> **Task statement**:
Scan the entries below for the word "layout", then copy each line that holds it.

> **Data**:
**config.mk**
```make
export PLATFORM = sky130hd
export DESIGN_NAME = cfg_idsel_gen
export DESIGN_NICKNAME = d
export VERILOG_FILES = /design/src/rtl/cfg_idsel_pkg.sv /design/src/rtl/idsel_mask_reg.sv /design/src/rtl/idsel_req_arb.sv /design/src/rtl/idsel_word_build.sv /design/src/rtl/cfg_idsel_gen.sv
export SDC_FILE = /design/constraint.sdc
export NUM_CORES = 1
export LEC_CHECK = 0
export ABC_AREA = 1
export CORE_MARGIN = 2
export CORE_UTILIZATION = 45
export CTS_CLUSTER_SIZE = 28
export DETAILED_ROUTE_END_ITERATION = 6
export DONT_BUFFER_PORTS = 1
export PLACE_DENSITY = 0.65
export SYNTH_ARGS = -nofsm -noshare
export SYNTH_HDL_FRONTEND = slang
export SYNTH_SLANG_ARGS = --single-unit
```
**constraint.sdc**
```tcl
create_clock -name clk -period 3.5 [get_ports clk]
set_clock_uncertainty 0.2 [all_clocks]
set_input_delay 0.175 -clock clk [delete_from_list [all_inputs] [get_ports clk]]
set_output_delay 0.175 -clock clk [all_outputs]
set_load 0.005 [all_outputs]
```
**src/rtl/cfg_idsel_pkg.sv**
```systemverilog
package cfg_idsel_pkg;

    localparam int DEV_W     = 5;
    localparam int PRV_W     = 4;
    localparam int FUNC_W    = 3;
    localparam int REGN_W    = 6;
    localparam int MASK_N    = 10;
    localparam int RSV_N     = 5;
    localparam int PUB_N     = 16;
    localparam int IDSEL_N   = RSV_N + PUB_N;
    localparam int PRV_LINES = RSV_N + MASK_N;
    localparam int WORD_W    = IDSEL_N + FUNC_W + REGN_W + 2;

    typedef enum logic {
        SRC_PRI = 1'b0,
        SRC_PRV = 1'b1
    } src_e;

    typedef struct packed {
        src_e              src;
        logic [DEV_W-1:0]  sel;
        logic [FUNC_W-1:0] func;
        logic [REGN_W-1:0] regn;
    } req_t;

    typedef struct packed {
        logic [IDSEL_N-1:0] idsel;
        logic [FUNC_W-1:0]  func;
        logic [REGN_W-1:0]  regn;
        logic [1:0]         kind;
    } cfg_word_t;

    // Primary device number to IDSEL line, with masked lines withheld.
    function automatic logic [IDSEL_N-1:0] pri_decode(
        input logic [DEV_W-1:0]  dev,
        input logic [MASK_N-1:0] mask
    );
        logic [IDSEL_N-1:0] v;
        v = '0;
        for (int d = 0; d < PUB_N; d++) begin
            if (dev == DEV_W'(d)) v[RSV_N + d] = 1'b1;
        end
        for (int b = 0; b < MASK_N; b++) begin
            if (mask[b]) v[RSV_N + MASK_N - 1 - b] = 1'b0;
        end
        return v;
    endfunction

    // Private index to IDSEL line (bit i of the field is address bit 11+i).
    function automatic logic [IDSEL_N-1:0] prv_decode(input logic [PRV_W-1:0] idx);
        logic [IDSEL_N-1:0] v;
        v = '0;
        for (int i = 0; i < PRV_LINES; i++) begin
            if (idx == PRV_W'(i)) v[i] = 1'b1;
        end
        return v;
    endfunction

    // A private index is legal on a reserved line or on a line freed by the mask.
    function automatic logic prv_allowed(
        input logic [PRV_W-1:0]  idx,
        input logic [MASK_N-1:0] mask
    );
        logic ok;
        ok = 1'b0;
        for (int i = 0; i < RSV_N; i++) begin
            if (idx == PRV_W'(i)) ok = 1'b1;
        end
        for (int b = 0; b < MASK_N; b++) begin
            if (mask[b] && idx == PRV_W'(PRV_LINES - 1 - b)) ok = 1'b1;
        end
        return ok;
    endfunction

endpackage

```
**src/rtl/idsel_mask_reg.sv**
```systemverilog
module idsel_mask_reg
    import cfg_idsel_pkg::*;
(
    input  logic              clk,
    input  logic              rst,
    input  logic              wr_en,
    input  logic [MASK_N-1:0] wdata,
    output logic [MASK_N-1:0] mask,
    output logic [MASK_N-1:0] rdata
);

    always_ff @(posedge clk) begin
        if (rst) begin
            mask <= '0;
        end else if (wr_en) begin
            mask <= wdata;
        end
    end

    assign rdata = mask;


    mask_wr_visible_chk: assert property (@(posedge clk) disable iff (rst)
        wr_en |=> rdata == $past(wdata));

endmodule

```
**src/rtl/idsel_req_arb.sv**
```systemverilog
module idsel_req_arb
    import cfg_idsel_pkg::*;
(
    input  logic              clk,
    input  logic              rst,
    input  logic              pri_valid,
    input  logic [DEV_W-1:0]  pri_dev,
    input  logic [FUNC_W-1:0] pri_func,
    input  logic [REGN_W-1:0] pri_regn,
    input  logic              prv_valid,
    input  logic [PRV_W-1:0]  prv_idx,
    input  logic [FUNC_W-1:0] prv_func,
    input  logic [REGN_W-1:0] prv_regn,
    output logic              prv_ready,
    output logic              grant_valid,
    output req_t              grant
);

    assign prv_ready   = !pri_valid;
    assign grant_valid = pri_valid || prv_valid;

    always_comb begin
        if (pri_valid) begin
            grant.src  = SRC_PRI;
            grant.sel  = pri_dev;
            grant.func = pri_func;
            grant.regn = pri_regn;
        end else begin
            grant.src  = SRC_PRV;
            grant.sel  = DEV_W'(prv_idx);
            grant.func = prv_func;
            grant.regn = prv_regn;
        end
    end


    pri_wins_chk: assert property (@(posedge clk) disable iff (rst)
        (pri_valid && prv_valid) |-> (grant.src == SRC_PRI && grant.sel == pri_dev));

endmodule

```
**src/rtl/idsel_word_build.sv**
```systemverilog
module idsel_word_build
    import cfg_idsel_pkg::*;
(
    input  logic              clk,
    input  logic              rst,
    input  logic              grant_valid,
    input  req_t              grant,
    input  logic [MASK_N-1:0] mask,
    output logic              out_valid,
    output src_e              out_src,
    output cfg_word_t         out_word,
    output logic              prv_err
);

    logic [IDSEL_N-1:0] idsel_nx;
    logic               reject;

    always_comb begin
        if (grant.src == SRC_PRV) begin
            idsel_nx = prv_decode(grant.sel[PRV_W-1:0]);
            reject   = !prv_allowed(grant.sel[PRV_W-1:0], mask);
        end else begin
            idsel_nx = pri_decode(grant.sel, mask);
            reject   = 1'b0;
        end
    end

    always_ff @(posedge clk) begin
        if (rst) begin
            out_valid <= 1'b0;
            prv_err   <= 1'b0;
            out_src   <= SRC_PRI;
            out_word  <= '0;
        end else begin
            out_valid <= 1'b0;
            prv_err   <= 1'b0;
            if (grant_valid) begin
                if (reject) begin
                    prv_err <= 1'b1;
                end else begin
                    out_valid      <= 1'b1;
                    out_src        <= grant.src;
                    out_word.idsel <= idsel_nx;
                    out_word.func  <= grant.func;
                    out_word.regn  <= grant.regn;
                    out_word.kind  <= 2'b00;
                end
            end
        end
    end


    idsel_onehot_chk: assert property (@(posedge clk) disable iff (rst)
        out_valid |-> $onehot0(out_word.idsel));


    type0_kind_chk: assert property (@(posedge clk) disable iff (rst)
        out_valid |-> out_word.kind == 2'b00);


    rsv_lines_quiet_chk: assert property (@(posedge clk) disable iff (rst)
        (out_valid && out_src == SRC_PRI) |-> out_word.idsel[RSV_N-1:0] == '0);


    err_excl_chk: assert property (@(posedge clk) disable iff (rst)
        !(out_valid && prv_err));


    resp_follows_req_chk: assert property (@(posedge clk) disable iff (rst)
        (out_valid || prv_err) |-> $past(grant_valid));

endmodule

```
**src/rtl/cfg_idsel_gen.sv**
```systemverilog
module cfg_idsel_gen
    import cfg_idsel_pkg::*;
(
    input  logic              clk,
    input  logic              rst,
    input  logic              reg_wr_en,
    input  logic [MASK_N-1:0] reg_wdata,
    output logic [MASK_N-1:0] reg_rdata,
    input  logic              pri_valid,
    input  logic [DEV_W-1:0]  pri_dev,
    input  logic [FUNC_W-1:0] pri_func,
    input  logic [REGN_W-1:0] pri_regn,
    input  logic              prv_valid,
    output logic              prv_ready,
    input  logic [PRV_W-1:0]  prv_idx,
    input  logic [FUNC_W-1:0] prv_func,
    input  logic [REGN_W-1:0] prv_regn,
    output logic              out_valid,
    output logic              out_src,
    output logic [WORD_W-1:0] out_word,
    output logic              prv_err
);

    logic [MASK_N-1:0] mask;
    logic              grant_valid;
    req_t              grant;
    src_e              src_q;
    cfg_word_t         word_q;

    idsel_mask_reg u_mask (
        .clk   (clk),
        .rst   (rst),
        .wr_en (reg_wr_en),
        .wdata (reg_wdata),
        .mask  (mask),
        .rdata (reg_rdata)
    );

    idsel_req_arb u_arb (
        .clk         (clk),
        .rst         (rst),
        .pri_valid   (pri_valid),
        .pri_dev     (pri_dev),
        .pri_func    (pri_func),
        .pri_regn    (pri_regn),
        .prv_valid   (prv_valid),
        .prv_idx     (prv_idx),
        .prv_func    (prv_func),
        .prv_regn    (prv_regn),
        .prv_ready   (prv_ready),
        .grant_valid (grant_valid),
        .grant       (grant)
    );

    idsel_word_build u_build (
        .clk         (clk),
        .rst         (rst),
        .grant_valid (grant_valid),
        .grant       (grant),
        .mask        (mask),
        .out_valid   (out_valid),
        .out_src     (src_q),
        .out_word    (word_q),
        .prv_err     (prv_err)
    );

    assign out_src  = src_q;
    assign out_word = word_q;

endmodule

```
==> results.json <==
{
  "post-layout-total-power_mw": 1.18,
  "hold_viol_final": 0,
  "achievable-frequency_mhz": 408,
  "grt_pass1_vias": 2212,
  "min_path_cells": 4,
  "grt_util_all_layers_pct": 19.8,
  "timing.final.crit_period_ns": 2.45,
  "initial_core_util_pct": 46.2,
  "critical_path.most_common_cell": "sky130_fd_sc_hd__nand2_1",
  "postSynthAreaPerCell_sq_um": 7.00,
  "tritoncts": "yes",
  "hold_path.class": "in2reg",
  "cell_internal_power_dissipation_uw": 830,
  "cp-end-kind": "flop",
  "detailroute.via_count": 2290,
  "worst_ep_arrival_time_ns": 2.44,
  "vdd_ir_drop_max_v": 0.000295,
  "postRouteAntennaNets": 0,
  "outcome": "finished, final reports clean",
  "drc_errors": 0,
  "layout-area-overhead-vs-synth_pct": 17.0,
  "length_of_the_first_detailed_routing_pass_in_iterations": 4,
  "clock_tree.htree_level_count": 2,
  "final.hold.worst_slack_ns": 0.0219,
  "critical_path_data_required_time_ns": 3.49,
  "synth.yosys.seq_area_share_pct": 34.0,
  "power-per-cell-area_nw_per_um2": 398,
  "n_antenna_cell": 0,
  "ys_ff_latch": 43,
  "final_critical_path_setup_slack_ns": 1.05,
  "post_cts_resize_count": 0,
  "critPathMaxFanout": 31,
  "cp-start-kind": "input pin",
  "seq_power_share_pct": 47.1,
  "worstSkewPairLatency_ns": 0.29,
  "rsz0062_at_grt": "false",
  "root_buffer": "sky130_fd_sc_hd__clkbuf_8",
  "clkPwrFrac_pct": 32.8,
  "post_route_cells_drive_above_1_share_pct": 21.9,
  "pre_cts_ws_ns": 1.17,
  "setup_tns_ns": 0,
  "power.switching_uw": 349,
  "die_area_sq_um": 6230,
  "worst_case_headroom_to_the_max_slew_limit_pct": 45.3,
  "synthCells": 361,
  "cts_num_sinks": 43,
  "largest_stage_delay_on_the_critical_path_ns": 0.59,
  "critical_path_class": "in2reg",
  "final-setup-viol-count": 0,
  "grt_max_degree": 32,
  "cts_buffers": 5,
  "die_w_um": 79.0,
  "holdPathEnd": "u_build.out_word[22]",
  "maximum_clock_path_buffer_count": 2,
  "design.portCount": 88,
  "drt_iter0_drc": 77,
  "final-max-slew-violation-count": 0,
  "syn-cell-area_sq_um": 2530,
  "tightestPinTransition_ns": 0.820,
  "max-cap-violations": 0,
  "synth.lib_cells_used.distinct": 30,
  "grt-ovfl-total": 0,
  "gp_congestion": 0.976,
  "worst_path_slowest_cell": "sky130_fd_sc_hd__dlygate4sd3_1",
  "fp.dieH_um": 79.0,
  "worst_reg2reg_path_depth": 8,
  "routed_wirelength_normalized_by_instance_count_um": 13.1,
  "timing.reg2reg.setup_slack_ns": 1.29,
  "grt_antenna_before_repair": 0,
  "beginning_of_the_worst_register_to_register_path": "u_mask.mask[7]",
  "hpwl_mm": 4.12,
  "post_drt_via_cell_ratio": 4.97,
  "final_critical_path_share_of_the_clock_period_pct": 70.1,
  "floorplan.rows": 27,
  "path_cells": "inv_2 > nand2_1 > nand2_4 > nand2_4 > nor2_2 > nand2_1 > nand2_1 > nor2_2 > nand3_4 > nand2_8 > nand2_2 > a21oi_2 > dlygate4sd3_1",
  "worstReg2RegEnd": "u_build.out_src",
  "drt_wl_total_mm": 6.05,
  "io_buffers": 0,
  "nNetsFinal": 430,
  "area_inside_the_core_boundary_sq_um": 5470,
  "grt_pass1_wl_mm": 9.98,
  "yosysWarningCount": 0,
  "clkSlewWorstSetupHoldPaths_ns": 0.09,
  "leakage_nw": 1.31,
  "min-delay-start": "pri_valid",
  "power_share_of_the_combinational_group_pct": 20.2,
  "power_switching_share_pct": 29.6
}
## critical path, delay by kind of cell
family	cells	cell delay, ns
AND/OR/NAND/NOR	10	1.26
buffers and inverters	2	0.92
AO/OA/AOI/OAI	1	0.05
## sequential cells by signal, summed over array words and instances, names as in the netlist
| signal | cells |
|---|---|
| u_build.out_src | 1 |
| u_build.out_valid | 1 |
| u_build.out_word | 30 |
| u_build.prv_err | 1 |
| u_mask.mask | 10 |
## kinds of logic after synthesis
family / synth area share [%]
other cells: 0.148
buf+inv: 11.2
compound gates: 9.55
flops: 34.0
simple gates: 45.1
## how the worst max path moves through the flow
| stage | start | endpoint | slack [ns] | cells past startpoint |
|---|---|---|---|---|
| after floorplan | pri_valid | u_build.out_word[21] | 1.78 | 14 |
| after global placement | pri_valid | u_build.out_word[21] | 1.22 | 12 |
| after detailed placement | pri_valid | u_build.out_word[16] | 1.17 | 13 |
| after CTS | pri_valid | u_build.out_src | 1.07 | 13 |
| after global routing | pri_valid | u_build.out_src | 0.85 | 13 |
| final | pri_valid | u_build.out_src | 1.05 | 13 |
## Yosys cell counts
cell type	number	area, sq um
sky130_fd_sc_hd__nor3_1	5	25.0
sky130_fd_sc_hd__buf_4	2	15.0
sky130_fd_sc_hd__buf_1	2	7.51
sky130_fd_sc_hd__buf_12	2	40.0
sky130_fd_sc_hd__o21ai_0	14	70.1
sky130_fd_sc_hd__nand2_4	7	78.8
sky130_fd_sc_hd__nand2_2	31	194
sky130_fd_sc_hd__o31ai_1	5	37.5
sky130_fd_sc_hd__nor2_1	52	195
sky130_fd_sc_hd__nor2_2	16	100
sky130_fd_sc_hd__nand2_1	85	319
sky130_fd_sc_hd__or2_2	1	6.26
sky130_fd_sc_hd__nand3_1	19	95.1
sky130_fd_sc_hd__a22o_1	1	8.76
sky130_fd_sc_hd__buf_6	4	45.0
sky130_fd_sc_hd__a21oi_2	12	105
sky130_fd_sc_hd__nor2_4	2	22.5
sky130_fd_sc_hd__conb_1	1	3.75
sky130_fd_sc_hd__buf_2	3	15.0
sky130_fd_sc_hd__inv_4	1	6.26
sky130_fd_sc_hd__buf_8	1	15.0
sky130_fd_sc_hd__dfxtp_1	43	861
sky130_fd_sc_hd__nand3_4	1	17.5
sky130_fd_sc_hd__inv_1	27	101
sky130_fd_sc_hd__inv_2	5	18.8
sky130_fd_sc_hd__clkbuf_1	5	18.8
sky130_fd_sc_hd__nand3b_1	8	60.1
sky130_fd_sc_hd__nand4_1	1	6.26
sky130_fd_sc_hd__a21oi_1	4	20.0
sky130_fd_sc_hd__nand2_8	1	20.0
## stage by stage
| stage | std cells | cell area, sq um | util, % |
|---|---|---|---|
| 2_1_floorplan | 362 | 2530 | - |
| 3_3_place_gp | 415 | 2470 | 45.1 |
| 3_5_place_dp | 415 | 2470 | 45.1 |
| 6_report | 461 | 2960 | 54.1 |
| 5_1_grt | 461 | 2960 | 54.1 |
| 4_1_cts | 461 | 2960 | 54.1 |
## layer usage
layer  wire length (um)  vias to the layer above  GRT usage, %  part of all wire (%)
met1               2590                     1041          22.8                    43
met4                 43                        0          4.31                  0.71
li1                   -                     1167             -                     -
met5                  0                        -             0                     0
met2               2890                       78          35.0                    48
met3                522                        4          7.50                   8.6
## placed cells by master (no fill, tap or decap)
cell type                       netlist  routed
sky130_fd_sc_hd__a21oi_1              4       4
sky130_fd_sc_hd__a22o_1               1       1
sky130_fd_sc_hd__nand3b_1             8       8
sky130_fd_sc_hd__clkinv_2             0       1
sky130_fd_sc_hd__nor2_2              16      16
sky130_fd_sc_hd__nor2_1              52      52
sky130_fd_sc_hd__clkinv_4             0       1
sky130_fd_sc_hd__dlygate4sd3_1        0      38
sky130_fd_sc_hd__nand4_1              1       1
sky130_fd_sc_hd__nor2_4               2       2
sky130_fd_sc_hd__o21ai_0             14      14
sky130_fd_sc_hd__clkbuf_8             0       5
sky130_fd_sc_hd__or2_2                1       1
sky130_fd_sc_hd__a21oi_2             12      12
sky130_fd_sc_hd__inv_2                5       5
sky130_fd_sc_hd__nor3_1               5       5
sky130_fd_sc_hd__nand2_4              7       7
sky130_fd_sc_hd__inv_4                1       1
sky130_fd_sc_hd__nand2_8              1       1
sky130_fd_sc_hd__nand3_1             19      19
sky130_fd_sc_hd__o31ai_1              5       5
sky130_fd_sc_hd__dfxtp_1             43      43
sky130_fd_sc_hd__conb_1               1       2
sky130_fd_sc_hd__bufinv_16            0       1
sky130_fd_sc_hd__nand2_2             31      31
sky130_fd_sc_hd__nand2_1             85      85
sky130_fd_sc_hd__inv_1               27      27
sky130_fd_sc_hd__nand3_4              1       1
## power groups by stage
stage | clock [mW] | sequential (mW) | combinational [mW]
after detailed placement | 0 | 0.567 | 0.191
after CTS | 0.395 | 0.555 | 0.236
after global placement | 0 | 0.567 | 0.189
after global routing | 0.416 | 0.560 | 0.269
after floorplan | 0 | 0.557 | 0.198
final | 0.386 | 0.555 | 0.238
## final cells by class
type                            instances  area [sq um]
Multi-Input combinational cell        267          1390
Clock inverter                          3          43.8
Inverter                               33           126
Tap cell                               72          90.1
Clock buffer                            5          68.8
Sequential cell                        43           861
Fill cell                             539          2510
Timing Repair Buffer                   38           380
## repair_timing
| action | 4_1_cts | 5_1_grt |
|---|---|---|
| setup buffers | 0 | 0 |
| hold buffers | 38 | 0 |
| endpoints found under the hold margin | 31 | 0 |
Power figures use the tool's default switching activity.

> **Response for this exercise**:
  "post-layout-total-power_mw": 1.18,
  "layout-area-overhead-vs-synth_pct": 17.0,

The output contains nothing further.